Glad wasn't tired. Whether his success with the malfunctioning trash boiler had invigorated him, or anxiety over his possible departure in the morning was the cause of his wakefulness, he didn't know. Glad was pretty sure, however, that Tinker Tom would reconsider once the old man slept on it. Wouldn't he? This wasn't the first time Tinker Tom said things he didn't really mean after a frustrating day of work. In any case, he was surely bluffing about waking up in the morning. The old man slept longer and longer these days. Glad pondered that for a while, before deciding to take a stroll around the corner to the neighborhood pub where he might take his mind off his troubles.

Glad, what brings you here? It's not too often I see you outside of Tinker Tom's shop. That reminds me, Old Tinker was suppose to have a new set of cornballers for me. How are they coming along?” , said the barkeep known as Rubin Waters.

The work is done,” Glad heard himself say, before it came back to mind how he blew the cornballers up shortly after Tinker Tom had completed that work. Glad was eager to change the subject. “I came for a stein of that famous ale of yours, Rubin.”

Didn't peg you for much of a drinker, but I guess we all get our thirst sometime. Here you go.” said Rubin Waters, “That'll be...” KABOOOM!!!!



Glad woke in near-total darkness. The once familiar neighborhood pub resembled nothing from the world he once knew. Everything was dark and grey, here and there flickers of red-orange light. Glad could make out walls slanting at akward angles, the three walls that still stood at all. He saw the roof was mostly collapsed too. For a while he heard nothing, but only had a vague memory of the loudest noise possible and then the incredible force that threw him up, over, and then down, down under the bar. Finally, he heard dim voices that quicky turned to shouts. “What the Grenth was that?” he heard one man shout, but Glad couldn't know the speakers voice. “HELP! Someone. Anyone. Eastern Ward is... it's gone!” a woman's voice this time.

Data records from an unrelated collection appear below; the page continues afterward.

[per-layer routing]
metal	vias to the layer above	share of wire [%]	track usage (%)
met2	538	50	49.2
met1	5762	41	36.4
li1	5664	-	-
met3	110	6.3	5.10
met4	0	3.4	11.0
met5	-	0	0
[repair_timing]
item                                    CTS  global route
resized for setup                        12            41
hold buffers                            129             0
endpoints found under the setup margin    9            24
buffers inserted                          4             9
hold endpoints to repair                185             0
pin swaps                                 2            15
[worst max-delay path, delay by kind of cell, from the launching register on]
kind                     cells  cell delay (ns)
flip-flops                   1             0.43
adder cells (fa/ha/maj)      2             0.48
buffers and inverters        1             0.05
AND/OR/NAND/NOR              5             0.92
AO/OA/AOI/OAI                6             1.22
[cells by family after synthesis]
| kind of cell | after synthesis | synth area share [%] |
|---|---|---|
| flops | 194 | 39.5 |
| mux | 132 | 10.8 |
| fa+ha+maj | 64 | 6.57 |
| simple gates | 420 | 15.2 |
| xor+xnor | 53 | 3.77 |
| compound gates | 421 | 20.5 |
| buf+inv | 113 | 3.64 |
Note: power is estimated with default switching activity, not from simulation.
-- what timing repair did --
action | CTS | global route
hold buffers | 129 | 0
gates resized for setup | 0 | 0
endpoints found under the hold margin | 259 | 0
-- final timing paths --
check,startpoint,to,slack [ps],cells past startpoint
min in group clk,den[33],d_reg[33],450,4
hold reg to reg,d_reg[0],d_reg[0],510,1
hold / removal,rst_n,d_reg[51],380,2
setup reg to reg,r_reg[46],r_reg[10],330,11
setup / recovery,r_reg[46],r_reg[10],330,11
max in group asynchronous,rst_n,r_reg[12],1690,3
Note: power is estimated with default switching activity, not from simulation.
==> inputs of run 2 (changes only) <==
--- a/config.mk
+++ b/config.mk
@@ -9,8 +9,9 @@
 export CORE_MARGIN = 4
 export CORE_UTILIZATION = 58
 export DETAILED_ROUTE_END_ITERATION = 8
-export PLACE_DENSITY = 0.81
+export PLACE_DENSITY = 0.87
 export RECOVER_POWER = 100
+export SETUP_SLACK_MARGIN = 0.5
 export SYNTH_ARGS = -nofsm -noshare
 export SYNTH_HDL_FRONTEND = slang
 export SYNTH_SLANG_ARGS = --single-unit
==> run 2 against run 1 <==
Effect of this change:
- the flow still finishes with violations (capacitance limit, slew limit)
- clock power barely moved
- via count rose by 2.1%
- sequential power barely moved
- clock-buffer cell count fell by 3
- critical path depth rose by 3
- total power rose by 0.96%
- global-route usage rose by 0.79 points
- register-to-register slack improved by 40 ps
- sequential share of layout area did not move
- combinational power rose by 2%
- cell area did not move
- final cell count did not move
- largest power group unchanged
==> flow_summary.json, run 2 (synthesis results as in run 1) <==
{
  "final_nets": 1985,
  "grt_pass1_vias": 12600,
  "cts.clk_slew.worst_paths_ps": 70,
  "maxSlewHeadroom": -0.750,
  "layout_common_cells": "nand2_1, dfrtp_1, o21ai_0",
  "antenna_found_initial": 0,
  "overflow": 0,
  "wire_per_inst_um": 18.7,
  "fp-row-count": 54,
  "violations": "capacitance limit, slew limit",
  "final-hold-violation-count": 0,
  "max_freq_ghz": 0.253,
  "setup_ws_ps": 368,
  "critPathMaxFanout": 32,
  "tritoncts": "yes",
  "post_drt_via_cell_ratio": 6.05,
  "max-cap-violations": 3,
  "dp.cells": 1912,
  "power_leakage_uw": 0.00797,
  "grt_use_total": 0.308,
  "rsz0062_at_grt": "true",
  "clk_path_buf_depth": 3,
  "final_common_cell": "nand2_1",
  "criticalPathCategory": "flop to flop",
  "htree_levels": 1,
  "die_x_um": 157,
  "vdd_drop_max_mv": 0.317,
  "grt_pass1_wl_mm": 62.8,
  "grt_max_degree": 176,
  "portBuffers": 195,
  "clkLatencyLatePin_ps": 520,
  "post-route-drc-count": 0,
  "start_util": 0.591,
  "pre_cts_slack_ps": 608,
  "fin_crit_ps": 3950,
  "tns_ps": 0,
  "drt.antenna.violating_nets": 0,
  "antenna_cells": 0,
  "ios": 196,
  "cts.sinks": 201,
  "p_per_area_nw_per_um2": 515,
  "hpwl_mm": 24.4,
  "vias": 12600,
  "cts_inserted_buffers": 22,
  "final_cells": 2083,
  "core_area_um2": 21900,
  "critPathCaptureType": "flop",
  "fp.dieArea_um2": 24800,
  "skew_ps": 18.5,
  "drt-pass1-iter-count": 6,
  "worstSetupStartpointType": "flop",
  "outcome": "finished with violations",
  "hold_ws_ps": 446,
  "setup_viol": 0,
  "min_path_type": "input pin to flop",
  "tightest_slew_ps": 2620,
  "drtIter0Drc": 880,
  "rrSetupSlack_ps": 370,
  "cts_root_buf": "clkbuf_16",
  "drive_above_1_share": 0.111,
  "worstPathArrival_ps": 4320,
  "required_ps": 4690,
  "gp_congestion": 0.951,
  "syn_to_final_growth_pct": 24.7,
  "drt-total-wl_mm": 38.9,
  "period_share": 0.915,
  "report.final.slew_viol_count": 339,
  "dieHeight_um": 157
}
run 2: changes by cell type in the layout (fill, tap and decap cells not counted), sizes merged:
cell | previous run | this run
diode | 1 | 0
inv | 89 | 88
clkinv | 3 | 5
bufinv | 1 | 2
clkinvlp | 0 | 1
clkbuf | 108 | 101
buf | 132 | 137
$ cat config.mk
export PLATFORM = sky130hd
export DESIGN_NAME = ttpt_sqrt
export DESIGN_NICKNAME = d
export VERILOG_FILES = /design/src/rtl/ttpt_pkg.sv /design/src/rtl/ttpt_sqrt.sv
export SDC_FILE = /design/constraint.sdc
export NUM_CORES = 1
export LEC_CHECK = 0
export BUFFER_PORTS_ARGS = -buffer_cell sky130_fd_sc_hd__buf_2
export CELL_PAD_IN_SITES_DETAIL_PLACEMENT = 1
export CELL_PAD_IN_SITES_GLOBAL_PLACEMENT = 1
export CORE_UTILIZATION = 46
export DETAILED_ROUTE_END_ITERATION = 12
export PLACE_DENSITY_LB_ADDON = 0.05
export SLEW_MARGIN = 20
export SYNTH_ARGS = -nofsm -noshare
export SYNTH_HDL_FRONTEND = slang
export SYNTH_SLANG_ARGS = --single-unit
$ cat constraint.sdc
create_clock -name clk -period 6.3 [get_ports clk]
set_input_delay 0.315 -clock clk [delete_from_list [all_inputs] [get_ports clk]]
set_output_delay 0.315 -clock clk [all_outputs]
set_load 0.03 [all_outputs]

Where's Watchmen Bojangles? Someone tell Watchmen Bojangles!” yet another man's voice.

As Glad made his first attempt to scramble to his feet, he noticed that he was drenched in beer, and... and sticky red slop. It was blood he recognized, and small bits of flesh, but he didn't think he was seriously injured. On the other hand, he wasn't sure he could feel anything at all.

Rubin,” Glad cried into the darkness. “Where are you? Are you OK?”

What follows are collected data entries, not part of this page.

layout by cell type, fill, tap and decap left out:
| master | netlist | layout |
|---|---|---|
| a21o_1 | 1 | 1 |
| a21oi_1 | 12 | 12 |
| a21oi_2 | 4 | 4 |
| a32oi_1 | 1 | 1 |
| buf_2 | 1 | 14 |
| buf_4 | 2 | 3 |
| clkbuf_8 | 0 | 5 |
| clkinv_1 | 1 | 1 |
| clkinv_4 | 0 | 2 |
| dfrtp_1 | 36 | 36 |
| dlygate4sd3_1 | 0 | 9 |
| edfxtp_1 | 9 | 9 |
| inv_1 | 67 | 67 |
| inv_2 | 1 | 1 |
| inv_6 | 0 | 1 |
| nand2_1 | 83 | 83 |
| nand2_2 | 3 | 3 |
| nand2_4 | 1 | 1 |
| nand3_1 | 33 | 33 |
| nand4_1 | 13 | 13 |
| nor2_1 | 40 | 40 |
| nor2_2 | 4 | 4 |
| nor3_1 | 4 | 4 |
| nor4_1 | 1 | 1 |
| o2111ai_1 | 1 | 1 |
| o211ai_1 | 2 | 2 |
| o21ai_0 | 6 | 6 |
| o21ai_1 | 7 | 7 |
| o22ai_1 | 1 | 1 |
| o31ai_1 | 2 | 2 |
--- src/design/rarl_pkg.sv ---
`default_nettype none
// ----------------------------------------------------------------------------
// rarl_pkg
// Shared types and codes of the reconnect attempt rate limiter.
// ----------------------------------------------------------------------------
package rarl_pkg;

  // request function codes
  localparam logic FUNC_ATTEMPT = 1'b0;
  localparam logic FUNC_DROP    = 1'b1;

  // result status codes
  localparam int unsigned STATUS_W = 3;
  localparam logic [STATUS_W-1:0] STATUS_ADMIT       = 3'd0;
  localparam logic [STATUS_W-1:0] STATUS_COOLDOWN    = 3'd1;
  localparam logic [STATUS_W-1:0] STATUS_WINDOW_FULL = 3'd2;
  localparam logic [STATUS_W-1:0] STATUS_TABLE_FULL  = 3'd3;
  localparam logic [STATUS_W-1:0] STATUS_DROPPED     = 3'd4;

  // configuration register indexes
  localparam int unsigned CFG_IDX_W  = 1;
  localparam int unsigned CFG_DATA_W = 32;
  localparam logic [CFG_IDX_W-1:0] REG_INTERVAL = 1'd0;
  localparam logic [CFG_IDX_W-1:0] REG_MAX      = 1'd1;

  localparam int unsigned INTERVAL_W      = 32;
  localparam int unsigned COUNT_W         = 8;
  localparam int unsigned REFUSE_W        = 32;
  localparam logic [INTERVAL_W-1:0] INTERVAL_RESET = 32'd1000;
  localparam logic [COUNT_W-1:0]    MAX_RESET      = 8'd8;

  // result packing
  localparam int unsigned OUT_W       = STATUS_W + 1 + REFUSE_W;
  localparam int unsigned OUT_TDATA_W = ((OUT_W + 7) / 8) * 8;
  localparam int unsigned OUT_PAD_W   = OUT_TDATA_W - OUT_W;

  // table scan outcome
  typedef struct packed {
    logic done;
    logic found;
    logic has_free;
  } scan_t;

  // table write-back control
  typedef struct packed {
    logic we;
    logic set_valid;
    logic adm;
  } wr_t;

endpackage
`default_nettype wire

--- src/design/rarl_table.sv ---
`default_nettype none
// ----------------------------------------------------------------------------
// rarl_table
// Per-connection table: entry memory, valid bits and a linear lookup scan.
// ----------------------------------------------------------------------------
module rarl_table #(
  parameter int unsigned TABLE_ENTRIES = 32,
  parameter int unsigned CONN_ID_BITS  = 16,
  parameter int unsigned TIME_BITS     = 48,
  localparam int unsigned IDX_W = (TABLE_ENTRIES > 1) ? $clog2(TABLE_ENTRIES) : 1
) (
  input  wire                     clk_i,
  input  wire                     rst_ni,
  input  wire                     start_i,
  input  wire                     drop_i,
  input  wire [CONN_ID_BITS-1:0]  conn_i,
  input  rarl_pkg::wr_t           wr_i,
  input  wire [IDX_W-1:0]         wr_slot_i,
  input  wire [TIME_BITS-1:0]     wr_time_i,
  output rarl_pkg::scan_t         scan_o,
  output logic [IDX_W-1:0]        slot_o,
  output logic [IDX_W-1:0]        free_slot_o,
  output logic                    adm_o,
  output logic [TIME_BITS-1:0]    last_o
);

  localparam int unsigned CNT_W   = $clog2(TABLE_ENTRIES + 1);
  localparam int unsigned ENTRY_W = CONN_ID_BITS + TIME_BITS + 1;

  logic [ENTRY_W-1:0]       mem_q [TABLE_ENTRIES];
  logic [ENTRY_W-1:0]       rd_data_q;
  logic [TABLE_ENTRIES-1:0] valid_q;
  logic [CNT_W-1:0]         cnt_q;
  logic                     busy_q;
  logic                     rd_pend_q;
  logic [IDX_W-1:0]         rd_idx_q;
  logic                     found_q;
  logic                     free_q;

  logic                    issue;
  logic                    hit;
  logic [CONN_ID_BITS-1:0] rd_conn;
  logic [TIME_BITS-1:0]    rd_time;
  logic                    rd_adm;

  assign issue   = busy_q && (cnt_q != CNT_W'(TABLE_ENTRIES));
  assign rd_conn = rd_data_q[CONN_ID_BITS-1:0];
  assign rd_time = rd_data_q[CONN_ID_BITS+TIME_BITS-1:CONN_ID_BITS];
  assign rd_adm  = rd_data_q[ENTRY_W-1];
  assign hit     = rd_pend_q && valid_q[rd_idx_q] && (rd_conn == conn_i);

  assign scan_o.done     = busy_q && !issue && !rd_pend_q;
  assign scan_o.found    = found_q;
  assign scan_o.has_free = free_q;

  // entry memory, writes only come after a scan has finished
  always_ff @(posedge clk_i) begin
    if (wr_i.we) begin
      mem_q[wr_slot_i] <= {wr_i.adm, wr_time_i, conn_i};
    end
    if (issue) begin
      rd_data_q <= mem_q[cnt_q[IDX_W-1:0]];
    end
  end

  always_ff @(posedge clk_i or negedge rst_ni) begin
    if (!rst_ni) begin
      valid_q   <= '0;
      cnt_q     <= '0;
      busy_q    <= 1'b0;
      rd_pend_q <= 1'b0;
      rd_idx_q  <= '0;
      found_q   <= 1'b0;
      free_q    <= 1'b0;
    end else begin
      if (start_i) begin
        busy_q  <= 1'b1;
        cnt_q   <= '0;
        found_q <= 1'b0;
        free_q  <= 1'b0;
      end else if (scan_o.done) begin
        busy_q <= 1'b0;
      end else if (issue) begin
        cnt_q <= cnt_q + CNT_W'(1);
      end
      rd_pend_q <= issue && !start_i;
      rd_idx_q  <= cnt_q[IDX_W-1:0];
      if (hit && drop_i) begin
        valid_q[rd_idx_q] <= 1'b0;
      end
      if (hit && !drop_i && !found_q) begin
        found_q <= 1'b1;
      end
      if (rd_pend_q && !valid_q[rd_idx_q] && !free_q) begin
        free_q <= 1'b1;
      end
      if (wr_i.we && wr_i.set_valid) begin
        valid_q[wr_slot_i] <= 1'b1;
      end
    end
  end

  // hit payload, no reset needed
  always_ff @(posedge clk_i) begin
    if (hit && !drop_i && !found_q) begin
      slot_o <= rd_idx_q;
      adm_o  <= rd_adm;
      last_o <= rd_time;
    end
    if (rd_pend_q && !valid_q[rd_idx_q] && !free_q) begin
      free_slot_o <= rd_idx_q;
    end
  end

  a_found_valid: assert property (@(posedge clk_i) disable iff (!rst_ni)
    (scan_o.done && found_q && !drop_i) |-> valid_q[slot_o])
    else $error("found slot not valid");

endmodule
`default_nettype wire

--- src/design/reconnect_attempt_rate_limiter.sv ---
`default_nettype none
// ----------------------------------------------------------------------------
// reconnect_attempt_rate_limiter
// Admits or refuses reconnect attempts with a global fixed window and a
// per-connection cooldown; drop requests free a connection's table entry.
// ----------------------------------------------------------------------------
// flow: an accepted request starts a linear scan of the entry memory, one entry
//   per cycle; once the scan is done and the output is free, the result is
//   decided and registered, and only then is a new request taken
// a new request is taken while the previous result still waits on the output
// reset: window closed, table empty, counters zero, interval 1000, max 8;
//   no clearing pass, the table is usable straight after reset
module reconnect_attempt_rate_limiter #(
  parameter int unsigned TABLE_ENTRIES = 32,
  parameter int unsigned CONN_ID_BITS  = 16,
  parameter int unsigned TIME_BITS     = 48,
  localparam int unsigned IN_W       = CONN_ID_BITS + TIME_BITS,
  localparam int unsigned S_TDATA_W  = ((IN_W + 7) / 8) * 8
) (
  input  wire                                  clk_i,
  input  wire                                  rst_ni,
  input  wire                                  s_axis_tvalid,
  output logic                                 s_axis_tready,
  input  wire [S_TDATA_W-1:0]                  s_axis_tdata,  // connection_id, now_ms
  input  wire                                  s_axis_tuser,  // func
  output logic                                 m_axis_tvalid,
  input  wire                                  m_axis_tready,
  output logic [rarl_pkg::OUT_TDATA_W-1:0]     m_axis_tdata,  // status, admitted, refused_total
  input  wire                                  cfg_valid_i,
  output logic                                 cfg_ready_o,
  input  wire [rarl_pkg::CFG_IDX_W-1:0]        cfg_index_i,
  input  wire [rarl_pkg::CFG_DATA_W-1:0]       cfg_data_i
);

  localparam int unsigned IDX_W = (TABLE_ENTRIES > 1) ? $clog2(TABLE_ENTRIES) : 1;
  localparam int unsigned CMP_W = (TIME_BITS > rarl_pkg::INTERVAL_W) ? TIME_BITS
                                                                     : rarl_pkg::INTERVAL_W;

  localparam logic [1:0] ST_IDLE   = 2'd0;
  localparam logic [1:0] ST_SCAN   = 2'd1;
  localparam logic [1:0] ST_DECIDE = 2'd2;

  logic [1:0] state_q, state_d;

  logic [rarl_pkg::INTERVAL_W-1:0] interval_q;
  logic [rarl_pkg::COUNT_W-1:0]    max_q;
  logic [TIME_BITS-1:0]            win_start_q;
  logic [rarl_pkg::COUNT_W-1:0]    win_cnt_q;
  logic                            win_open_q;
  logic                            win_pend_q;
  logic [rarl_pkg::REFUSE_W-1:0]   refusal_q;

  logic                    drop_q;
  logic [CONN_ID_BITS-1:0] conn_q;
  logic [TIME_BITS-1:0]    now_q;

  logic                              out_valid_q;
  logic [rarl_pkg::STATUS_W-1:0]     out_status_q;
  logic                              out_adm_q;
  logic [rarl_pkg::REFUSE_W-1:0]     out_refused_q;

  rarl_pkg::scan_t      scan;
  rarl_pkg::wr_t        wr;
  logic [IDX_W-1:0]     hit_slot;
  logic [IDX_W-1:0]     free_slot;
  logic                 hit_adm;
  logic [TIME_BITS-1:0] hit_last;

  logic                  accept;
  logic                  out_free;
  logic                  decide;
  logic [TIME_BITS-1:0]  win_diff;
  logic                  restart;
  logic [TIME_BITS-1:0]  cool_diff;
  logic                  cool;
  logic [rarl_pkg::STATUS_W-1:0] status;
  logic                  refuse;

  assign s_axis_tready = (state_q == ST_IDLE);
  assign accept        = s_axis_tvalid && s_axis_tready;
  assign out_free      = !out_valid_q || m_axis_tready;
  assign decide        = (state_q == ST_DECIDE) && out_free;
  assign cfg_ready_o   = 1'b1;

  // window restart check
  assign win_diff = now_q - win_start_q;
  assign restart  = !win_open_q || (now_q < win_start_q) ||
                    (CMP_W'(win_diff) >= CMP_W'(interval_q));

  // cooldown check and decision
  assign cool_diff = now_q - hit_last;
  assign cool      = scan.found && hit_adm && (now_q >= hit_last) &&
                     (CMP_W'(cool_diff) < CMP_W'(interval_q));

  always_comb begin
    if (drop_q) begin
      status = rarl_pkg::STATUS_DROPPED;
    end else if (!scan.found && !scan.has_free) begin
      status = rarl_pkg::STATUS_TABLE_FULL;
    end else if (cool) begin
      status = rarl_pkg::STATUS_COOLDOWN;
    end else if (win_cnt_q >= max_q) begin
      status = rarl_pkg::STATUS_WINDOW_FULL;
    end else begin
      status = rarl_pkg::STATUS_ADMIT;
    end
  end

  assign refuse = (status == rarl_pkg::STATUS_COOLDOWN) ||
                  (status == rarl_pkg::STATUS_WINDOW_FULL);

  always_comb begin
    wr.adm       = (status == rarl_pkg::STATUS_ADMIT);
    wr.set_valid = !scan.found;
    wr.we        = decide && !drop_q && (status != rarl_pkg::STATUS_TABLE_FULL) &&
                   (!scan.found || wr.adm);
  end

  always_comb begin
    state_d = state_q;
    unique case (state_q)
      ST_IDLE: begin
        if (accept) begin
          state_d = ST_SCAN;
        end
      end
      ST_SCAN: begin
        if (scan.done) begin
          state_d = ST_DECIDE;
        end
      end
      ST_DECIDE: begin
        if (out_free) begin
          state_d = ST_IDLE;
        end
      end
      default: state_d = ST_IDLE;
    endcase
  end

  always_ff @(posedge clk_i or negedge rst_ni) begin
    if (!rst_ni) begin
      state_q     <= ST_IDLE;
      interval_q  <= rarl_pkg::INTERVAL_RESET;
      max_q       <= rarl_pkg::MAX_RESET;
      win_start_q <= '0;
      win_cnt_q   <= '0;
      win_open_q  <= 1'b0;
      win_pend_q  <= 1'b0;
      refusal_q   <= '0;
      out_valid_q <= 1'b0;
    end else begin
      state_q <= state_d;
      if (cfg_valid_i) begin
        unique case (cfg_index_i)
          rarl_pkg::REG_INTERVAL: interval_q <= cfg_data_i;
          rarl_pkg::REG_MAX:      max_q      <= cfg_data_i[rarl_pkg::COUNT_W-1:0];
          default: ;
        endcase
      end
      if (accept) begin
        win_pend_q <= (s_axis_tuser == rarl_pkg::FUNC_ATTEMPT);
      end else if (win_pend_q) begin
        win_pend_q <= 1'b0;
        if (restart) begin
          win_start_q <= now_q;
          win_cnt_q   <= '0;
          win_open_q  <= 1'b1;
        end
      end
      if (decide) begin
        if (status == rarl_pkg::STATUS_ADMIT) begin
          win_cnt_q <= win_cnt_q + rarl_pkg::COUNT_W'(1);
        end
        if (refuse && (refusal_q != '1)) begin
          refusal_q <= refusal_q + rarl_pkg::REFUSE_W'(1);
        end
        out_valid_q <= 1'b1;
      end else if (m_axis_tready) begin
        out_valid_q <= 1'b0;
      end
    end
  end

  // request and result payload
  always_ff @(posedge clk_i) begin
    if (accept) begin
      drop_q <= (s_axis_tuser == rarl_pkg::FUNC_DROP);
      conn_q <= s_axis_tdata[CONN_ID_BITS-1:0];
      now_q  <= s_axis_tdata[IN_W-1:CONN_ID_BITS];
    end
    if (decide) begin
      out_status_q  <= status;
      out_adm_q     <= (status == rarl_pkg::STATUS_ADMIT);
      out_refused_q <= (refuse && (refusal_q != '1)) ? refusal_q + rarl_pkg::REFUSE_W'(1)
                                                     : refusal_q;
    end
  end

  assign m_axis_tvalid = out_valid_q;
  assign m_axis_tdata  = {{rarl_pkg::OUT_PAD_W{1'b0}}, out_refused_q, out_adm_q, out_status_q};

  rarl_table #(
    .TABLE_ENTRIES (TABLE_ENTRIES),
    .CONN_ID_BITS  (CONN_ID_BITS),
    .TIME_BITS     (TIME_BITS)
  ) u_table (
    .clk_i       (clk_i),
    .rst_ni      (rst_ni),
    .start_i     (accept),
    .drop_i      (drop_q),
    .conn_i      (conn_q),
    .wr_i        (wr),
    .wr_slot_i   (scan.found ? hit_slot : free_slot),
    .wr_time_i   (now_q),
    .scan_o      (scan),
    .slot_o      (hit_slot),
    .free_slot_o (free_slot),
    .adm_o       (hit_adm),
    .last_o      (hit_last)
  );

  a_refusal_monotonic: assert property (@(posedge clk_i) disable iff (!rst_ni)
    refusal_q >= $past(refusal_q))
    else $error("refusal count went down");

  a_done_in_scan: assert property (@(posedge clk_i) disable iff (!rst_ni)
    scan.done |-> (state_q == ST_SCAN))
    else $error("scan finished outside scan state");

  a_adm_matches_status: assert property (@(posedge clk_i) disable iff (!rst_ni)
    out_valid_q |-> (out_adm_q == (out_status_q == rarl_pkg::STATUS_ADMIT)))
    else $error("admitted flag disagrees with status");

  a_window_after_attempt: assert property (@(posedge clk_i) disable iff (!rst_ni)
    (decide && !drop_q) |-> win_open_q)
    else $error("attempt decided with window closed");

endmodule
`default_nettype wire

It took Glad a few moments to fully comprehend the uselessness of that question, as a severed human limb, still grasping an empty beer stein in hand, fell off his lap to the floor below. He was wearing Rubin, or what was left of the man. Glad almost threw-up on the spot, but managed to hold it down, finally finishing his struggle to get both his feet under him. As he began to make his way out from the still burning rubble into the safety of the open street, it was as if he was not really there at all. Someone else was now doing all the walking, climbing, crawling for him.

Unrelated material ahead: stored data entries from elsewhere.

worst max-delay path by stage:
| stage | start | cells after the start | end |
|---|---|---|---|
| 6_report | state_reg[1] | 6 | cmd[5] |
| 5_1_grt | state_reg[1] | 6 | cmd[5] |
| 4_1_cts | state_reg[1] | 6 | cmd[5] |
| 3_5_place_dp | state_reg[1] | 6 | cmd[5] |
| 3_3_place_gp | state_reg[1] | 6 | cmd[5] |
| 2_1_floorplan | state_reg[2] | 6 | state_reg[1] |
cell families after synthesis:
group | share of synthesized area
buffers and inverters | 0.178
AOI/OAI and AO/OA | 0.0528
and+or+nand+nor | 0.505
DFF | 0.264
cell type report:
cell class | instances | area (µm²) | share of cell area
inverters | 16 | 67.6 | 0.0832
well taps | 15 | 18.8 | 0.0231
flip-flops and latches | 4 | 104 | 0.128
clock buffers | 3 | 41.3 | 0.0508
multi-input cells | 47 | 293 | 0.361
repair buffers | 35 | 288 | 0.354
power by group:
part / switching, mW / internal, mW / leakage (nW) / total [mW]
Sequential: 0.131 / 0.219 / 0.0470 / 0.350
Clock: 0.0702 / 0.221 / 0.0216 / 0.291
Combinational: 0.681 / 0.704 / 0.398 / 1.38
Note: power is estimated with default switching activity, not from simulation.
<file path="config.mk">
export PLATFORM = sky130hd
export DESIGN_NAME = music_record_line_classifier_top
export DESIGN_NICKNAME = d
export VERILOG_FILES = /design/src/design/mrlc_pkg.sv /design/src/design/mrlc_in_stage.sv /design/src/design/mrlc_classifier.sv /design/src/design/music_record_line_classifier_top.sv
export SDC_FILE = /design/constraint.sdc
export NUM_CORES = 1
export LEC_CHECK = 0
export ABC_AREA = 0
export BUFFER_PORTS_ARGS = -buffer_cell sky130_fd_sc_hd__buf_2
export CAP_MARGIN = 20
export CELL_PAD_IN_SITES_DETAIL_PLACEMENT = 0
export CELL_PAD_IN_SITES_GLOBAL_PLACEMENT = 1
export CORE_UTILIZATION = 43
export DETAILED_ROUTE_END_ITERATION = 6
export MAX_ROUTING_LAYER = met4
export PLACE_DENSITY = 0.84
export REMOVE_ABC_BUFFERS = 1
export SKIP_CTS_REPAIR_TIMING = 1
export SYNTH_ARGS = -nofsm -noshare
export SYNTH_HDL_FRONTEND = slang
export SYNTH_SLANG_ARGS = --single-unit
export TNS_END_PERCENT = 20
</file>
<file path="constraint.sdc">
create_clock -name aclk -period 2.4 [get_ports aclk]
set_input_delay 0.24 -clock aclk [delete_from_list [all_inputs] [get_ports aclk]]
set_output_delay 0.24 -clock aclk [all_outputs]
set_load 0.005 [all_outputs]
</file>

Only the shreiking woman's cries brought Glad back to the moment. “It's gone! It's gone! IT”S ALL GONE!” the woman continued, and she was right. There wasn't a street where once there was one. A two block radius of Lion's Arch was completely obliterated, now standing in it's place was nothing but scattered piles of burning rubble and debree. Frantic screaming citizens raced back and forth between mangled dead bodies that littered the ground, while others tried to put down scattered fires with buckets of water. Glad tried to take in what he was seeing, but the harder he tried to focus, the more surreal the world became, and then he knew this strange, terrifying dream must soon end. Still, it occurred to him that it was at the center of the massive, smoking crator that Tinker Tom's workshop should have been.